## [TASK OBJECTIVE]
Report all lines below with the word "netlist".

Stored items:

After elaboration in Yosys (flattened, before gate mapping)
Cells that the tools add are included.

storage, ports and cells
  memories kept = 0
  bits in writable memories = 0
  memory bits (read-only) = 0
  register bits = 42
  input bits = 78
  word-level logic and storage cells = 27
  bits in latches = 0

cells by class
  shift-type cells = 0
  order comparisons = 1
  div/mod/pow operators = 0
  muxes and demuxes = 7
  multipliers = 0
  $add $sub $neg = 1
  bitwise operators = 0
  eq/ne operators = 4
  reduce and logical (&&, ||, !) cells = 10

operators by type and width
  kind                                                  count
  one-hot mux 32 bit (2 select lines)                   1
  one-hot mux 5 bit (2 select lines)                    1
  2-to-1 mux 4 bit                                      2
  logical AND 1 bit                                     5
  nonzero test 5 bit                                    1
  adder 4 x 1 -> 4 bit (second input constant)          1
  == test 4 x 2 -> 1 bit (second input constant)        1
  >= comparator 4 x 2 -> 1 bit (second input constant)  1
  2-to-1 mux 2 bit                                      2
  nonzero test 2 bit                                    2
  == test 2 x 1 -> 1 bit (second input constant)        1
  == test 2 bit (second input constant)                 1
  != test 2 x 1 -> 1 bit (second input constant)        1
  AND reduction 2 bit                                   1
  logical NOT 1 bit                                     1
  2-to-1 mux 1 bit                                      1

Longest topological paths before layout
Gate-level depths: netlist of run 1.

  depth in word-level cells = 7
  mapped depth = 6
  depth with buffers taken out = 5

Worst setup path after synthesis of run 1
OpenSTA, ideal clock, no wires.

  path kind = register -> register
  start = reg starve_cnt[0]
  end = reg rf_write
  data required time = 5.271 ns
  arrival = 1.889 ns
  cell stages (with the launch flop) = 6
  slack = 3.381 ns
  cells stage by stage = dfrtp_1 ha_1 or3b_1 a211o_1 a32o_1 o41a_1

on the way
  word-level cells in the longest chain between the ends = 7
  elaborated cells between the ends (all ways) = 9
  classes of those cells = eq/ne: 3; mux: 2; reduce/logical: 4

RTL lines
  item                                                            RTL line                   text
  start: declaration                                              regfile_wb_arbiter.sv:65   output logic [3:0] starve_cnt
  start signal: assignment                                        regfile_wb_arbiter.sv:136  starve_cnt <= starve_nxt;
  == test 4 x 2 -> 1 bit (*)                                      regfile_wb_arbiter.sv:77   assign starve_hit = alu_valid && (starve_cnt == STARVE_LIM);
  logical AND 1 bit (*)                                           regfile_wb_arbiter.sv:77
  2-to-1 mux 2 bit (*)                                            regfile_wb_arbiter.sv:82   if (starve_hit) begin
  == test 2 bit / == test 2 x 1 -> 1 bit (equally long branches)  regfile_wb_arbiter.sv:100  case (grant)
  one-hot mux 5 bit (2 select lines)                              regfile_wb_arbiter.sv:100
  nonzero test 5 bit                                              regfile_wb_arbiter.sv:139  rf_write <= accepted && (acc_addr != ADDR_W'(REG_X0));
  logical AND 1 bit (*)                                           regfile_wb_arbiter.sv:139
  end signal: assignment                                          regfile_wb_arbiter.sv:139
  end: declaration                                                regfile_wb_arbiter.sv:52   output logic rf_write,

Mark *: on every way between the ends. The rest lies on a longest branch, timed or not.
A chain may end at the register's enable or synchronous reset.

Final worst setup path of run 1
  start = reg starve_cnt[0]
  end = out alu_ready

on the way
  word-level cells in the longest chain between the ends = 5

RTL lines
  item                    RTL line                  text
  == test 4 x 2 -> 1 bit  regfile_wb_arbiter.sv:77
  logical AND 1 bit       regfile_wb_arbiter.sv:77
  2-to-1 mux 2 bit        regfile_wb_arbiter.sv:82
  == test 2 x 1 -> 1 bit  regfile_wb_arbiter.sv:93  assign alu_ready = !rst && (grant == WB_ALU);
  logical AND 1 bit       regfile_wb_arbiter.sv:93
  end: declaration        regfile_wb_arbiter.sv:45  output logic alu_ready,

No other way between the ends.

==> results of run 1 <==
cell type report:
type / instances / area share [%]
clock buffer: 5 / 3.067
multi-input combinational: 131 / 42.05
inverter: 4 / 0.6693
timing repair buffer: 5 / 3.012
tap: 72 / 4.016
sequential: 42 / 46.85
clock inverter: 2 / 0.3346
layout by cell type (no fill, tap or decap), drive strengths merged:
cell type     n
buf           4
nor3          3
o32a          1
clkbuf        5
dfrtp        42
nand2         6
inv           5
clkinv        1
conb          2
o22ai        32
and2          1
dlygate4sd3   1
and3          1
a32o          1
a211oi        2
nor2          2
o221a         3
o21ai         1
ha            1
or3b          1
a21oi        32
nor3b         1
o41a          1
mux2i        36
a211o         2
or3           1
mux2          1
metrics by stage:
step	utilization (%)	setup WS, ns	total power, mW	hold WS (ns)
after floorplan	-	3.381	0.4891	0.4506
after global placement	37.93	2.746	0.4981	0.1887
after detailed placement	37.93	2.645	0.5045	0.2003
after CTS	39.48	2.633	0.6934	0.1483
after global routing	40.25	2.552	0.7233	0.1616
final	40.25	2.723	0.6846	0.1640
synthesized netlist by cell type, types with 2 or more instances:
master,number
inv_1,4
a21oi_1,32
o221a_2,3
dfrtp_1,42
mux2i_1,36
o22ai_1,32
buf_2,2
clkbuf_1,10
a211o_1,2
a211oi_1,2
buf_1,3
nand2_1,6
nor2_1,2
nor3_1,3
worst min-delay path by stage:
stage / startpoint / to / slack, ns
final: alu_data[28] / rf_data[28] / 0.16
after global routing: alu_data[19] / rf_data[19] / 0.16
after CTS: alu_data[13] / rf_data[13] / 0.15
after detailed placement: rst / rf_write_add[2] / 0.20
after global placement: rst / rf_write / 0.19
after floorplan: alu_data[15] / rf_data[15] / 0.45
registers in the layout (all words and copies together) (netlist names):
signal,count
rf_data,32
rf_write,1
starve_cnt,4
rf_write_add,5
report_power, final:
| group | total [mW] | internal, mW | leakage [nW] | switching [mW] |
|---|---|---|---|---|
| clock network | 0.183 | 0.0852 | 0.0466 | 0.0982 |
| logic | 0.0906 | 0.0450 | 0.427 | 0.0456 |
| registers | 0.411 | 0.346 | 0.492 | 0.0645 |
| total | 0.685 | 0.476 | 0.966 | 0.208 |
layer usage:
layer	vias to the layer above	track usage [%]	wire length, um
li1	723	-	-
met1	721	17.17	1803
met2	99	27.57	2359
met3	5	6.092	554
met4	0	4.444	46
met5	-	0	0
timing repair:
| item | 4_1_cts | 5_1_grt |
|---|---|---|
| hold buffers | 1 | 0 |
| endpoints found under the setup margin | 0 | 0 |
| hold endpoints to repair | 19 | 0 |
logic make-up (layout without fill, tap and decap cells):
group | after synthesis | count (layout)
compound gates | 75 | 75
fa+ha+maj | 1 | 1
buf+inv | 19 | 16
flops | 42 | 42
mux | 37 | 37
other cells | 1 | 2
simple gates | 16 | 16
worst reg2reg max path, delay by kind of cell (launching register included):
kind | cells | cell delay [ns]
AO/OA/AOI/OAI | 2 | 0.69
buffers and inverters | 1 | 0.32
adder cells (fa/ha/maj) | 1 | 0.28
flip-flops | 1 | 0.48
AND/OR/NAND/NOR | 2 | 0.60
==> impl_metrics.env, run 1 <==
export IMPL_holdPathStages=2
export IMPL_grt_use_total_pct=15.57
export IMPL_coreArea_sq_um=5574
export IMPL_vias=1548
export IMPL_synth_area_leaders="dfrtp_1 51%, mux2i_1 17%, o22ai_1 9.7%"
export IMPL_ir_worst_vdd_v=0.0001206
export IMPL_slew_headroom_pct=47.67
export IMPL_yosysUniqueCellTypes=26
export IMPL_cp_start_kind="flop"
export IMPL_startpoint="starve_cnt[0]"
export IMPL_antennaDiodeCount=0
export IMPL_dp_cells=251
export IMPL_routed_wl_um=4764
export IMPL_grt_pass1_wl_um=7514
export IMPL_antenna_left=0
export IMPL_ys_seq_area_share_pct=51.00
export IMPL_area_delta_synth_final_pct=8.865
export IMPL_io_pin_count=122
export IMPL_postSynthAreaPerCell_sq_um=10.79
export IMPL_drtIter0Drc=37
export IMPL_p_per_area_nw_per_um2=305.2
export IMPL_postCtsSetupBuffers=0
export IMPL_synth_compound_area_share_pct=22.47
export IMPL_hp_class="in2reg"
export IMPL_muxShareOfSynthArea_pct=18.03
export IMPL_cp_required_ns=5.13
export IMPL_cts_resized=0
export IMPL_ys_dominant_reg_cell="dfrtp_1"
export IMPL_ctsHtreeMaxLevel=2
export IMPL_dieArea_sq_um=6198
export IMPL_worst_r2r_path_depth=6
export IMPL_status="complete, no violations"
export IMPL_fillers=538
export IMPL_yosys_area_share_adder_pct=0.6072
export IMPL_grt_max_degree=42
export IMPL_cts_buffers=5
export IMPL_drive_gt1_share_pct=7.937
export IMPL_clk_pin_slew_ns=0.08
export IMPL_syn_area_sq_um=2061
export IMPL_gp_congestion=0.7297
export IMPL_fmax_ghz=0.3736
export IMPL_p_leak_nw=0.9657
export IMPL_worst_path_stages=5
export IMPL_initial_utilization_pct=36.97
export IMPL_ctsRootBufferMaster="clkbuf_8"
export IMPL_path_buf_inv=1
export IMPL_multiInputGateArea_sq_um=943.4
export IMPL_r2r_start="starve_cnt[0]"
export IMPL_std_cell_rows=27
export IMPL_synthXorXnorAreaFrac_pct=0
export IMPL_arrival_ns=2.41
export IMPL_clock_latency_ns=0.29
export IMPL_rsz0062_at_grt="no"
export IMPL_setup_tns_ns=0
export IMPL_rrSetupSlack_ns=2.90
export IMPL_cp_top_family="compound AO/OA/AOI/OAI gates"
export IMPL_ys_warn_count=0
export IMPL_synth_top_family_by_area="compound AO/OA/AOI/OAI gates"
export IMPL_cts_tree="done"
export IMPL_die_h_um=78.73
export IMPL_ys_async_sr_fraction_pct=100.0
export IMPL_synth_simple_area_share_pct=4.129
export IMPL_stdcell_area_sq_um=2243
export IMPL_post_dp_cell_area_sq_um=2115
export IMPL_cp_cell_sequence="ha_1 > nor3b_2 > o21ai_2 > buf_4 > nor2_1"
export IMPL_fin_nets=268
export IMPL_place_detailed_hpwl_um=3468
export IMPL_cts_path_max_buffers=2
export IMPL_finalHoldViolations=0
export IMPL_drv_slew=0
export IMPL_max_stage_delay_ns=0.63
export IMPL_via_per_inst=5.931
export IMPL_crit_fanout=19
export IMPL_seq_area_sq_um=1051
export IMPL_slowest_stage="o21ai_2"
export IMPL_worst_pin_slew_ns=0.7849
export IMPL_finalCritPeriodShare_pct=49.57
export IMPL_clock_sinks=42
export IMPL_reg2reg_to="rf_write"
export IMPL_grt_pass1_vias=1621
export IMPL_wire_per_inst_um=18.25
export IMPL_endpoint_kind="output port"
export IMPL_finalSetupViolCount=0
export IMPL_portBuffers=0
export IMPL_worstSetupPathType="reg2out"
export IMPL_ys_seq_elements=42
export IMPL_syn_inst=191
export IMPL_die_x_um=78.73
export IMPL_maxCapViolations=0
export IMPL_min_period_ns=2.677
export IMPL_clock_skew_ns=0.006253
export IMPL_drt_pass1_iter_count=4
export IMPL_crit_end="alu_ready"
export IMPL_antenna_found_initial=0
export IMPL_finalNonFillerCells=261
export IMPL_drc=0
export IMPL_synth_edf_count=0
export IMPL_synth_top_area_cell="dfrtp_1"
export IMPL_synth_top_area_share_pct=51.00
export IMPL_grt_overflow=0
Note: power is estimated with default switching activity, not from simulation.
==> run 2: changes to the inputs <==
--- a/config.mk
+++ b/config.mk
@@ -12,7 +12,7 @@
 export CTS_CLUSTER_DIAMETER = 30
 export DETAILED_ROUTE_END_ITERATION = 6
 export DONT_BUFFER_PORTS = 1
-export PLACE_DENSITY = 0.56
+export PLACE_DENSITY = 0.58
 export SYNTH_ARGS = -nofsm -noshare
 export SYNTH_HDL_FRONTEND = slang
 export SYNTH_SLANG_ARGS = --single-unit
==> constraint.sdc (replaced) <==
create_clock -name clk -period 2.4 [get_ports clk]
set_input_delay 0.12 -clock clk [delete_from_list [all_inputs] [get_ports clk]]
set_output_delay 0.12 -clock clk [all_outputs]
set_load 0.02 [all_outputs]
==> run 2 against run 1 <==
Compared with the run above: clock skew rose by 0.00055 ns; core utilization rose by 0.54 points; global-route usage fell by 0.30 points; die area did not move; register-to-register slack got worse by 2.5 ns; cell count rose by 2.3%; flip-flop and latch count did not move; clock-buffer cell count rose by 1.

## [PROBLEM SOLUTION]
Gate-level depths: netlist of run 1.
synthesized netlist by cell type, types with 2 or more instances:
registers in the layout (all words and copies together) (netlist names):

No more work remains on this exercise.